Exercise aim — When you reach the line with "Final setup vio" in the data below, begin printing lines exactly, and stop once the line with "Final slew viol" has been printed.

Saved entries
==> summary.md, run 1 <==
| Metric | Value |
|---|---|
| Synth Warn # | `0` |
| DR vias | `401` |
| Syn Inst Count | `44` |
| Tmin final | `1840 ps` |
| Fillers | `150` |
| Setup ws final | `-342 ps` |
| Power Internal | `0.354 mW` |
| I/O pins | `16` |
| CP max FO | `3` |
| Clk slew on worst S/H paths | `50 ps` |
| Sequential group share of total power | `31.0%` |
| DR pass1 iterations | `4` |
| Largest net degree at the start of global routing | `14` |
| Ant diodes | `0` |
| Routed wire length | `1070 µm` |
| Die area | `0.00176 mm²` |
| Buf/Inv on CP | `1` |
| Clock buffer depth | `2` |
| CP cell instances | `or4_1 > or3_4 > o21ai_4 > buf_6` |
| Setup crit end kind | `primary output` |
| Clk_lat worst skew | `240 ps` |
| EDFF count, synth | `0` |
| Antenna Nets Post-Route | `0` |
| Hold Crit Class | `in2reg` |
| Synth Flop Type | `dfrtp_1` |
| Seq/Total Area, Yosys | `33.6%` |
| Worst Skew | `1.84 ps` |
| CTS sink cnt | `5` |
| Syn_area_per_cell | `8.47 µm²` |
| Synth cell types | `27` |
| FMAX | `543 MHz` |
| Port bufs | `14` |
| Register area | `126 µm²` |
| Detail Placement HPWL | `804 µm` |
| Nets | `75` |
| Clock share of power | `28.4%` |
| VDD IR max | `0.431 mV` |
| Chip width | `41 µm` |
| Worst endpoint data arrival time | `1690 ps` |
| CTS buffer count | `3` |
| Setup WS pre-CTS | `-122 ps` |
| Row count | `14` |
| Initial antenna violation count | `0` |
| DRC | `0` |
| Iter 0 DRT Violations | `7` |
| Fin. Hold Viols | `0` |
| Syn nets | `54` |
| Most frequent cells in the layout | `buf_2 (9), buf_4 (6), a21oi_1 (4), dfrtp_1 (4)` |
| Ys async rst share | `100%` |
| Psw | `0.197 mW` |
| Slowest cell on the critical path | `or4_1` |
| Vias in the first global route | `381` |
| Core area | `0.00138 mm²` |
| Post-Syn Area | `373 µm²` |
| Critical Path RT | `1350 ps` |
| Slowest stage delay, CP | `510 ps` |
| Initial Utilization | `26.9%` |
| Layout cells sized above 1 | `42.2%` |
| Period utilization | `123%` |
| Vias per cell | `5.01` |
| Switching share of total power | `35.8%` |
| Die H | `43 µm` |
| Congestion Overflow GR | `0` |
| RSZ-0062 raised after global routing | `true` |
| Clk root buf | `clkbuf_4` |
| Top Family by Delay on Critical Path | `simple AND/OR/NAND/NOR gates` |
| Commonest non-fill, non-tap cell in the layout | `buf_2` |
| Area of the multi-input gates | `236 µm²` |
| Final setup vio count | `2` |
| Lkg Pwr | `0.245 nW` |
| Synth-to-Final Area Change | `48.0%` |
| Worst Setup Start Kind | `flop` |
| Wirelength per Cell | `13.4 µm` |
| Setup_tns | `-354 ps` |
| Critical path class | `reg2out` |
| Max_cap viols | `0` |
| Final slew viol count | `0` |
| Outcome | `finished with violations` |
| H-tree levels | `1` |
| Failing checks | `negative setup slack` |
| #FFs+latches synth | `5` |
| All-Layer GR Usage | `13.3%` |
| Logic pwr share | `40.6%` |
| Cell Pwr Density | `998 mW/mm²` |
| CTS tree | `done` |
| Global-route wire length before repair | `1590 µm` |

Answer below —
| Final setup vio count | `2` |
| Lkg Pwr | `0.245 nW` |
| Synth-to-Final Area Change | `48.0%` |
| Worst Setup Start Kind | `flop` |
| Wirelength per Cell | `13.4 µm` |
| Setup_tns | `-354 ps` |
| Critical path class | `reg2out` |
| Max_cap viols | `0` |
| Final slew viol count | `0` |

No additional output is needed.